### Work to complete
Copy every line from the records that holds the word "default".
BEGIN Records to use
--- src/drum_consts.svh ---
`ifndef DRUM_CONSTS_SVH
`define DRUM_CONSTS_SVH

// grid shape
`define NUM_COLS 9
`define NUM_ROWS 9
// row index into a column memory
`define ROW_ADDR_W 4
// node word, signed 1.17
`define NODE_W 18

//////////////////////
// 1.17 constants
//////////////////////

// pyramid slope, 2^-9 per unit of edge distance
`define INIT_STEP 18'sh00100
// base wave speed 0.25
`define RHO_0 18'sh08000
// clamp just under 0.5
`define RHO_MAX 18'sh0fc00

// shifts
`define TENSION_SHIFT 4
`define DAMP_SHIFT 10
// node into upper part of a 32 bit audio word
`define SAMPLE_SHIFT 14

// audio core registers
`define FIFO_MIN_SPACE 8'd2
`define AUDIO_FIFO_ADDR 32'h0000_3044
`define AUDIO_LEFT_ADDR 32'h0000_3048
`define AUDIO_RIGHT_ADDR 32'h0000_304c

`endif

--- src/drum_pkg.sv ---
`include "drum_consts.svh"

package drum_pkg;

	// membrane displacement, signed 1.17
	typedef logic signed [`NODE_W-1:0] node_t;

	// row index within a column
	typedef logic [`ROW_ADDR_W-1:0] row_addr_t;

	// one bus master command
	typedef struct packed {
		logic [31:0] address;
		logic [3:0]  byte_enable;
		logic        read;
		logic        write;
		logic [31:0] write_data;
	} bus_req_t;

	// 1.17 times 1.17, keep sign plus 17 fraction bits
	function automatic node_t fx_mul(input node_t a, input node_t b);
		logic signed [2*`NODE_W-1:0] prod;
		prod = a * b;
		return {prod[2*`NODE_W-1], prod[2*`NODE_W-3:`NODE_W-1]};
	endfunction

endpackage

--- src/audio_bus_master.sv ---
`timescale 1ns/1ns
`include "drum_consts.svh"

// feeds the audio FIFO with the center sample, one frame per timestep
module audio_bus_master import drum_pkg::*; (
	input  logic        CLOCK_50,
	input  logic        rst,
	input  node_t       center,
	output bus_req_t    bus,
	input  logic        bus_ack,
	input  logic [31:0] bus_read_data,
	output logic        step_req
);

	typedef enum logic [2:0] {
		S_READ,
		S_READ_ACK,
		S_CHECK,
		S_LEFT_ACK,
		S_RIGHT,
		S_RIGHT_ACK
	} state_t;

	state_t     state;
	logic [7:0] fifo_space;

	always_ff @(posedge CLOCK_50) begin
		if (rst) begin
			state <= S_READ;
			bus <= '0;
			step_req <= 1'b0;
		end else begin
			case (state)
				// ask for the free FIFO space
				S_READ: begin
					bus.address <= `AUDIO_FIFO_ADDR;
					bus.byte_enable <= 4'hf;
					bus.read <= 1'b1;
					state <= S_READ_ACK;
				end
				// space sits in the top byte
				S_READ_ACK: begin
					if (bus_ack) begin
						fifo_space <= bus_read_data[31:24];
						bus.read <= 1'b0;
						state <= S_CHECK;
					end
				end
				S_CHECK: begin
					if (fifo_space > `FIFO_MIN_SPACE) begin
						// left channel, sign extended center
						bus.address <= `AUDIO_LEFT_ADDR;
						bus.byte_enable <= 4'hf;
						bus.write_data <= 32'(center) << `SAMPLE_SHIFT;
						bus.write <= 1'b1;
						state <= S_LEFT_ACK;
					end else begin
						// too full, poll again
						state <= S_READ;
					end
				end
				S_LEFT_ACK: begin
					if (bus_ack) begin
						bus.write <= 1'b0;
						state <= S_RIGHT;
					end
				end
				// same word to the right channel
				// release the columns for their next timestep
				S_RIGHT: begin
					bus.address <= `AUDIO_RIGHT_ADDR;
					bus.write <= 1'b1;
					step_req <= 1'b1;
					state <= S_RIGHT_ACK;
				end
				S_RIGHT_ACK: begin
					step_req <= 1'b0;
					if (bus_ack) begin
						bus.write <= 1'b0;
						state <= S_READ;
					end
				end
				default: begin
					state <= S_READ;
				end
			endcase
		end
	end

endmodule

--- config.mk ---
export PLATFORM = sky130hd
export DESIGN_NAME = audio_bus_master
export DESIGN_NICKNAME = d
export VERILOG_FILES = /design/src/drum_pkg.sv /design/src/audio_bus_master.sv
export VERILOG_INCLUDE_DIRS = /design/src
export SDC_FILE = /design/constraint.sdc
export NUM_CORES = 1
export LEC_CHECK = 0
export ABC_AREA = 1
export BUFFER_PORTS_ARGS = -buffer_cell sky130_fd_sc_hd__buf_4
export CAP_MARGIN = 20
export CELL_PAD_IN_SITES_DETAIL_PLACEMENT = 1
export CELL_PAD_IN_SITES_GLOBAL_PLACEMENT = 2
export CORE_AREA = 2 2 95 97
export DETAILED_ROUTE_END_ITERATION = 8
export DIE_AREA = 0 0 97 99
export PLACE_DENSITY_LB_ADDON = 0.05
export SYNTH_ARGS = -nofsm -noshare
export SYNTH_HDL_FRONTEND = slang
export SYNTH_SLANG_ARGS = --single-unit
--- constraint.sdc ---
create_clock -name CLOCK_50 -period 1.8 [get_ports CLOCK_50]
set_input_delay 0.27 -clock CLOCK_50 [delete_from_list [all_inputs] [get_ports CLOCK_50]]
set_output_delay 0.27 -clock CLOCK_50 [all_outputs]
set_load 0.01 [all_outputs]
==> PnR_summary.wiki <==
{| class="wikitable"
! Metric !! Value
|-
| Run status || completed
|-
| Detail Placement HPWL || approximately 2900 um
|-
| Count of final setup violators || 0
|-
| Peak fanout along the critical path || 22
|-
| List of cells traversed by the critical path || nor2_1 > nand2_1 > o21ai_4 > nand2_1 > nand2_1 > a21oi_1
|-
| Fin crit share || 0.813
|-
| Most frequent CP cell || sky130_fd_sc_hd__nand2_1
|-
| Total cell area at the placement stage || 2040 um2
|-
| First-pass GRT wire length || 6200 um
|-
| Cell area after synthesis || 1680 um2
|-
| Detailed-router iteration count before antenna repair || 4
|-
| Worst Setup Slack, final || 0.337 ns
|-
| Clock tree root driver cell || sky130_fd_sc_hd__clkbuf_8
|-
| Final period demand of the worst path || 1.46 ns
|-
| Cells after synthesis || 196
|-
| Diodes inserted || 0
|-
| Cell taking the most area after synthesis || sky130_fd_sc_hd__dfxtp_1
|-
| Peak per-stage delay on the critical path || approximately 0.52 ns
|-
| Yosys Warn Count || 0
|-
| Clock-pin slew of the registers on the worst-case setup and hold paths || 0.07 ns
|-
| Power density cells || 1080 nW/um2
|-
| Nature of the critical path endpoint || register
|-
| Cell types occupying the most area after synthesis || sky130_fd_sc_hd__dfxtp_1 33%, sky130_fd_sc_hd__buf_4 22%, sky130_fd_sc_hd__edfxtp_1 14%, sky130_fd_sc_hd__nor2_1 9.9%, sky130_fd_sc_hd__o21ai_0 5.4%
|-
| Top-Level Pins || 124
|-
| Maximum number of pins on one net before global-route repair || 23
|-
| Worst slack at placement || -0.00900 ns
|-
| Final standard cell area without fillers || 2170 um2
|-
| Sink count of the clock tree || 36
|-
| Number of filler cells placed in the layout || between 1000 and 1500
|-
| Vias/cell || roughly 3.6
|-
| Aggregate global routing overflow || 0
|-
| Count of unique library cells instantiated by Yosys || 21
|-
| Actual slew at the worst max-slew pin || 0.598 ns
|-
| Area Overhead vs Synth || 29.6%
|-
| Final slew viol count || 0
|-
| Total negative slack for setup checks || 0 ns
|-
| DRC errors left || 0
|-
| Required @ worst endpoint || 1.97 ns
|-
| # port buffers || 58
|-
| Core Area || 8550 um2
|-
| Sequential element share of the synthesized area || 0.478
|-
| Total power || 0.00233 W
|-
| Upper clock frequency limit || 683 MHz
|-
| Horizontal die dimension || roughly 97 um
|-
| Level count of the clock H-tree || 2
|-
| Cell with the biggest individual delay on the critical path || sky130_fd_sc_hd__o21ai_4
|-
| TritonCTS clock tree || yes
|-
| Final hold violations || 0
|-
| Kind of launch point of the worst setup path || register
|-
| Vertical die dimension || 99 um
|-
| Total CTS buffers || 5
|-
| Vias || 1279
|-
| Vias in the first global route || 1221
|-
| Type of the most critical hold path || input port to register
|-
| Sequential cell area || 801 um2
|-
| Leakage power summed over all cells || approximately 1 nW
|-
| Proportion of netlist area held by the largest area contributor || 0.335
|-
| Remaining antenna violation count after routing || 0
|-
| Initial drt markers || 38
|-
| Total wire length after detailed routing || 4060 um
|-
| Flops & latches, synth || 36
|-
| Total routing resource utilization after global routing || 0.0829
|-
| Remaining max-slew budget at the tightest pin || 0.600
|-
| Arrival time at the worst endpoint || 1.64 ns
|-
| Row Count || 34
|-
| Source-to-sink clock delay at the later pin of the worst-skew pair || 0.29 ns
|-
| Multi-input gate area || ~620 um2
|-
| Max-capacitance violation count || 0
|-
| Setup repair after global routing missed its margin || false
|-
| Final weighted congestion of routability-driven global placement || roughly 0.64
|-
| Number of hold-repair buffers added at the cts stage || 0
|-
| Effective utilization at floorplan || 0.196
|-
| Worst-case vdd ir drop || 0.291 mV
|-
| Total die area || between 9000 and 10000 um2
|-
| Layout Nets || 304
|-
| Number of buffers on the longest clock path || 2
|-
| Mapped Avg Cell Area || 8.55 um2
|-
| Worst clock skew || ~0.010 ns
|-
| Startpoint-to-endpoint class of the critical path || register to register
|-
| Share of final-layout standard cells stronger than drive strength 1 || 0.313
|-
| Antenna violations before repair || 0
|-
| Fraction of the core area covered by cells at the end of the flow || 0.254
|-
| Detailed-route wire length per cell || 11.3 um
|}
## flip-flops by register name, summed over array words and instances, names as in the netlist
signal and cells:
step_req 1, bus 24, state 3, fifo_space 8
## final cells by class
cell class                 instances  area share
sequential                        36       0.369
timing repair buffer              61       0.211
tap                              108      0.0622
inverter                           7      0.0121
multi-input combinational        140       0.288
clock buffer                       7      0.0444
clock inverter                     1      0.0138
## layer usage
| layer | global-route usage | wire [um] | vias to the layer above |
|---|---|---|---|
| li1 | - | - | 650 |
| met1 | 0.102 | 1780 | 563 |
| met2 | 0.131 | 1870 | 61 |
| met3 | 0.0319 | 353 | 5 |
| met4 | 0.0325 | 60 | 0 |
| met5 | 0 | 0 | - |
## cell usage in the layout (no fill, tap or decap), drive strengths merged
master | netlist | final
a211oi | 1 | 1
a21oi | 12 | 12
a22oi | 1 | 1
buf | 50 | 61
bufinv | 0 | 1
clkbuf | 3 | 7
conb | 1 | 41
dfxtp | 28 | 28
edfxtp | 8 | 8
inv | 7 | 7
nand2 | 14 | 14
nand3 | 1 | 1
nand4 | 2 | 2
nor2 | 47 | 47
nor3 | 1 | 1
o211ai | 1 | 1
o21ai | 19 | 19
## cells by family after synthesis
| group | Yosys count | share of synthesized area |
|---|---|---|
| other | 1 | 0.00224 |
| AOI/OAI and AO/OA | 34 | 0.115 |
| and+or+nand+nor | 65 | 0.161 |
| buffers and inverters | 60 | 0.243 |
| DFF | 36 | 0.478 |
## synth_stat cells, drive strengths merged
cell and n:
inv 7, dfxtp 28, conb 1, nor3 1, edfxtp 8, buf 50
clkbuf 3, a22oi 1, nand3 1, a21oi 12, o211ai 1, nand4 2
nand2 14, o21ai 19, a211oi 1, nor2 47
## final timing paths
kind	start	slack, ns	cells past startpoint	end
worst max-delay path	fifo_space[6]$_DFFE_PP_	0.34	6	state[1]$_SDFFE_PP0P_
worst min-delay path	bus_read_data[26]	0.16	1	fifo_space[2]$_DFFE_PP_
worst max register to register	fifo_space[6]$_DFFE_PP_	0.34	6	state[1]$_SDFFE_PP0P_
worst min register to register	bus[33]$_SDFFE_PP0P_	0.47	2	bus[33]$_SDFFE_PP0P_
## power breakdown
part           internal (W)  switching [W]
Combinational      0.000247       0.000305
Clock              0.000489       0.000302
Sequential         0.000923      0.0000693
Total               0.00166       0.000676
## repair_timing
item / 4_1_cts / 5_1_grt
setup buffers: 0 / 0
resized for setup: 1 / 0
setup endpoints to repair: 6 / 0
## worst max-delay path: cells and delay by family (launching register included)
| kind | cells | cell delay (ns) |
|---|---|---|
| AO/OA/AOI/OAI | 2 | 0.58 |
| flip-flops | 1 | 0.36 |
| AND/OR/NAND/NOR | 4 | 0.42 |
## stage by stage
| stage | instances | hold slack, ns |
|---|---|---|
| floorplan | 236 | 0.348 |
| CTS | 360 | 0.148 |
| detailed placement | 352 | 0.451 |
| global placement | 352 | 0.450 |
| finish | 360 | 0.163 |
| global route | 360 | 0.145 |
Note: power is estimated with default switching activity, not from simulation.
END Records to use
BEGIN Records to use
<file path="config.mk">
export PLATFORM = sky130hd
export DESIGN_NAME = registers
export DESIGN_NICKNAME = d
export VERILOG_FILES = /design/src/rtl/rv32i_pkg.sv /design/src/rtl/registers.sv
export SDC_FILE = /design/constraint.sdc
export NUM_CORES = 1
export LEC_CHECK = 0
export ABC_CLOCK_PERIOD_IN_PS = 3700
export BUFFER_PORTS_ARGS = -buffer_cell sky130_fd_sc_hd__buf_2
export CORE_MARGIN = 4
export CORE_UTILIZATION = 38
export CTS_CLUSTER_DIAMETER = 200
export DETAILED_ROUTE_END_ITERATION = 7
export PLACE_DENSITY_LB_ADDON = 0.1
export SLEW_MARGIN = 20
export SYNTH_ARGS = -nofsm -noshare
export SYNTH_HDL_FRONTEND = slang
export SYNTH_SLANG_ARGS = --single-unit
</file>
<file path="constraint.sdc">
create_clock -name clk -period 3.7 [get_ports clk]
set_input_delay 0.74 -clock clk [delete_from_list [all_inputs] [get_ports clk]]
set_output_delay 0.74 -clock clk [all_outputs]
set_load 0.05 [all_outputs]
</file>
END Records to use
### Answer
				default: begin
Note: power is estimated with default switching activity, not from simulation.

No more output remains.